At the time of writing, it is common practice to augment nodes of supercomputers with accelerators, such as graphics adaptors and so-called coprocessors. For instance, Titan utilizes NVIDIA Tesla K20 graphics processing units ( GPUs) [141], where Stampede instead uses Intel Xeon Phi SE10P coprocessors [145]. In general, accelerators offer high core numbers and an excellent peak performance/watt ratio when compared to common shared-memory clusters [146]. However, one of the fundamental limitations is the connection with the host system via a connecting bus. The bandwidth and latency of such a bus system, e.g., PCI Express, are inferior compared to, for instance, the host’s memory bus, resulting in a significant communication bottleneck. Figure 5.6 compares the memory bandwidths of typical CPUs with accelerators and the PCI Express bus [147]. To overcome this problem, processor vendors aim to integrate the accelerators on the CPU die, thus eliminating the need for a slow bus system [148]. However, if the applications can be tuned to minimize such communication in the first place, accelerators are capable of providing outstanding performance with simultaneously reduced energy consumption, heat dissipation, and costs.


pict


Figure 5.6: Memory-bandwidth between graphics-adaptors, CPUs, and PCI Express buses.

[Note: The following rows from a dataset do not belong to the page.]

==> design.v <==
module PRBS_9 (
 input  wire       Clk, 
 input  wire       TxRst,
 input  wire       Enable,
 output wire [7:0] PRBS_Pattern
 );
reg [8:0] lfsr;
wire feedback;
assign feedback = lfsr[8] ^ lfsr[4];   
  always @(posedge Clk or posedge TxRst) begin
    if (TxRst)
        lfsr <= 9'b011111111;   
    else if (Enable)
      lfsr <= {lfsr[7:0], feedback};   
end 
 assign PRBS_Pattern = lfsr;
endmodule
==> run.sh <==
#!/bin/bash
# OpenROAD 26Q1-2900-gdf79404cd8, Yosys 0.63+post, stock flow scripts
make -C /OpenROAD-flow-scripts/flow DESIGN_CONFIG=/design/flow/config.mk WORK_HOME=/design/flow/orfs finish
==> config.mk <==
export PLATFORM = sky130hd
export DESIGN_NAME = PRBS_9
export DESIGN_NICKNAME = PRBS_9
export VERILOG_FILES = /design/flow/design.v
export SDC_FILE = /design/flow/constraint.sdc
export NUM_CORES = 4
export LEC_CHECK = 1
export CORE_AREA = 10 10 70 70
export DIE_AREA = 0 0 80 80
==> constraint.sdc <==
current_design PRBS_9

set clk_period 1.2
set clk_io_pct 0.2

create_clock -name clk0 -period $clk_period [get_ports {Clk}]

set non_clock_inputs [all_inputs -no_clocks]
set_input_delay [expr $clk_period * $clk_io_pct] -clock clk0 $non_clock_inputs
set_output_delay [expr $clk_period * $clk_io_pct] -clock clk0 [all_outputs]
==> run summary <==
fresh numbers from the pnr run: initial antenna violation count 0, CP Cell Sequence buf_2, FFs w/ async S/R, synth 1.00, Critical Path AT 0.88 ns, Pleak 0.277 nW, Top Registers lfsr (9), first-pass GRT wire length 1.24 mm, Yosys Warn Count 1, Crit Path Class register to output pin, RR Endpoint lfsr[0]$_DFFE_PP1P_, Fmax 0.892 GHz, Hold Violations, Final 0, antenna viol nets, final 0, overall power 0.00150 W, Final period util 0.934, Main synth FF type dfstp_2, CTS tree done, Syn Inst Count 30, Top Layer Used met4, Reg2Reg Depth 3, max incr delay on CP 0.54 ns, yosys cell count 30, DR WL met3 59 um, number of global-route vias before repair 256, Vias/cell 2.75, Post-synth regs 9, Max-Cap Viols 0, routability cong. 0.678, Top cells by area dfstp_2 47%, mux2_4 27%, buf_4 13%, Layout Skew 0.00112 ns, Routed WL 779 um, P per Cell Area 2490 nW/um2, Chip Area 6400 um2, yosys synthesis chip area 448 um2, area leader, netlist dfstp_2, met2 routed WL 301 um, number of synthesized flops with an enable pin 0, WL/cell 8.47 um, worst hold path type primary input to asynchronous set/reset pin, clk latency late pin 0.25 ns, status finished clean, Synth top cells by count 8 x buf_4, 8 x dfstp_2, 8 x mux2_4, Root Driver clkbuf_4, CTS sink count 9, Die Y-Extent 80 um, drt drc 0, layout cell share with drive strength beyond 1 0.826, RSZ-0062 raised after global routing false, Final Max Tran Viols 0, antenna fix cells 0, number of DRC markers in iteration 0 3, Crit path required time 0.96 ns, CTS H-tree depth 1, most flop-heavy register lfsr, CP top delay family flip-flops, CTS buffer count 3, cts hold-fix bufs 0, HPWL after detailed placement 664 um, Slew headroom 0.789, Log Warnings 25, Critical Path Fanout Max 2, library cells used by synthesis 9, Die X 80 um, area grow syn2layout 34.6%, Netlist Area Pre-Place 448 um2, core area 3420 um2, CP Launch Type register, clock-pin slew on the worst setup and hold paths 0.06 ns, Seq share, synth 0.525, crit end category output pin, Max-area cell share 0.469, Area after DPL 609 um2, Port Buf Inserts 10, Finished Cell Area 603 um2, overall global routing resource usage 0.0254, setup slack, reg-to-reg 0.28 ns, Avg Cell Area, Syn 14.9 um2, First-pass DRT Iterations 2, Final Util 0.177, vias 253, Slowest cell on crit path dfstp_2, launch point of the worst reg-to-reg path lfsr[4]$_DFFE_PP1P_, worst vdd ir 0.000937 V, clock tree buffer depth 2, largest net degree at the start of global routing 10, max FFs per register 9, Slew @ Worst Pin 0.315 ns, Worst Path Buf+Inv 1, # IOs 11, GRT overflow 0, final setup fails 0, site row count 21, Starting Density 0.131, met1 WL 413 um, fin crit period 1.12 ns
[cells in the final DEF, fill, tap and decap left out]
| cell type | n |
|---|---|
| nor2_1 | 1 |
| clkbuf_4 | 3 |
| clkdlybuf4s50_1 | 2 |
| xnor2_1 | 1 |
| buf_2 | 8 |
| clkbuf_1 | 1 |
| a21oi_1 | 1 |
| dfstp_2 | 8 |
| dfrtp_1 | 1 |
| mux2_4 | 8 |
| buf_4 | 11 |
| inv_1 | 1 |
[what timing repair did]
item	CTS	global route
setup buffers	1	0
gates resized	25	0
setup endpoints to repair	8	0
[how the worst max path moves through the flow]
stage | endpoint | start | cells past startpoint | slack (ns)
6_report | PRBS_Pattern[6] | lfsr[6]$_DFFE_PP1P_ | 1 | 0.08
4_1_cts | PRBS_Pattern[6] | lfsr[6]$_DFFE_PP1P_ | 1 | 0.06
5_1_grt | PRBS_Pattern[6] | lfsr[6]$_DFFE_PP1P_ | 1 | 0.04
[layout make-up]
class	instances	area, um2
clock buffers	4	26.3
fillers	389	2810
inverters	1	3.75
multi-input cells	11	138
flip-flops and latches	9	235
well taps	46	57.6
repair buffers	21	143
[metal layers]
| metal | up-vias | GRT usage |
|---|---|---|
| met5 | - | 0 |
| met4 | 0 | 0.00352 |
| met3 | 2 | 0.0170 |
| met2 | 9 | 0.0329 |
| met1 | 116 | 0.0345 |
| li1 | 126 | - |
[report_power, final]
part           switching (W)  internal, W  leakage (nW)
logic               0.000175     0.000475         0.166
clock network      0.0000923     0.000127        0.0150
registers          0.0000804     0.000554        0.0958
total               0.000348      0.00116         0.277
[metrics by stage]
step                TNS, ns  instances  hold slack [ns]  worst slack (ns)
floorplan                 0         30           0.0622             0.339
global placement     -0.881         87            0.513            -0.100
detailed placement   -0.900         87            0.518           -0.0991
CTS                       0         92            0.253            0.0599
global route              0         92            0.259            0.0377
finish                    0         92            0.245            0.0788
[cells by family (layout without fill, tap and decap cells)]
logic type | Yosys count | in the layout | share of synthesized area
buffers and inverters | 10 | 26 | 0.168
AND-OR/OR-AND | 1 | 1 | 0.0112
XOR/XNOR | 1 | 1 | 0.0196
AND/OR/NAND/NOR | 1 | 1 | 0.00837
multiplexers | 8 | 8 | 0.268
flip-flops | 9 | 9 | 0.525
No activity file was given, so power comes from the tool's default toggle rates.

Note that other accelerator cards - such as Intel Xeon Phi and AMD graphics adaptors - attached to PCI Express offer similar memory-bandwidths, thus for the sake of simplicity only NVIDIA GPUs are shown. Between 2007 and 2013 memory-bandwidth doubled for CPUs, whereas it tripled for GPUs primarily due to additional memory channels and broader buses. In 2012 the memory-bandwidths from CPUs and GPUs are roughly twelve times and more than three times faster compared to PCI Express, respectively.


From a software point of view, different approaches to program accelerators are available, which are typically also specific to the utilized accelerator. Prominent examples are CUDA and OpenCL. Where the first solely supports NVIDIA-based boards, the latter is not restricted to a specific board vendor, nor is it restricted to GPUs, as it can be utilized with CPUs as well. The computational capabilities of Intel accelerators - so-called coprocessors - can be harnessed with, for instance, Intel Cilk Plus, offering an offloading feature to perform computations on the coprocessor. Recently the OpenACC standard has been released, aiming for an increased level of convenience for programming highly-parallel compute targets. OpenACC focuses on a directive-based programming approach, similar to OpenMP.

The broad availability of programming models and different processor architectures of accelerators shows that this field is currently in flux. It is not clear at the moment which hardware and software approach will prevail. This, however, has considerable ramifications for software developers with respect to long-term support. Relying on a specific accelerator technology for boosting an application introduces a significant external dependence. Programming accelerators is very challenging and thereby allocates considerable resources. However, due to the rather unstable accelerator environment, it is not foreseeable whether a chosen accelerator platform will be supported in the future, thus bearing the risk of wasted development.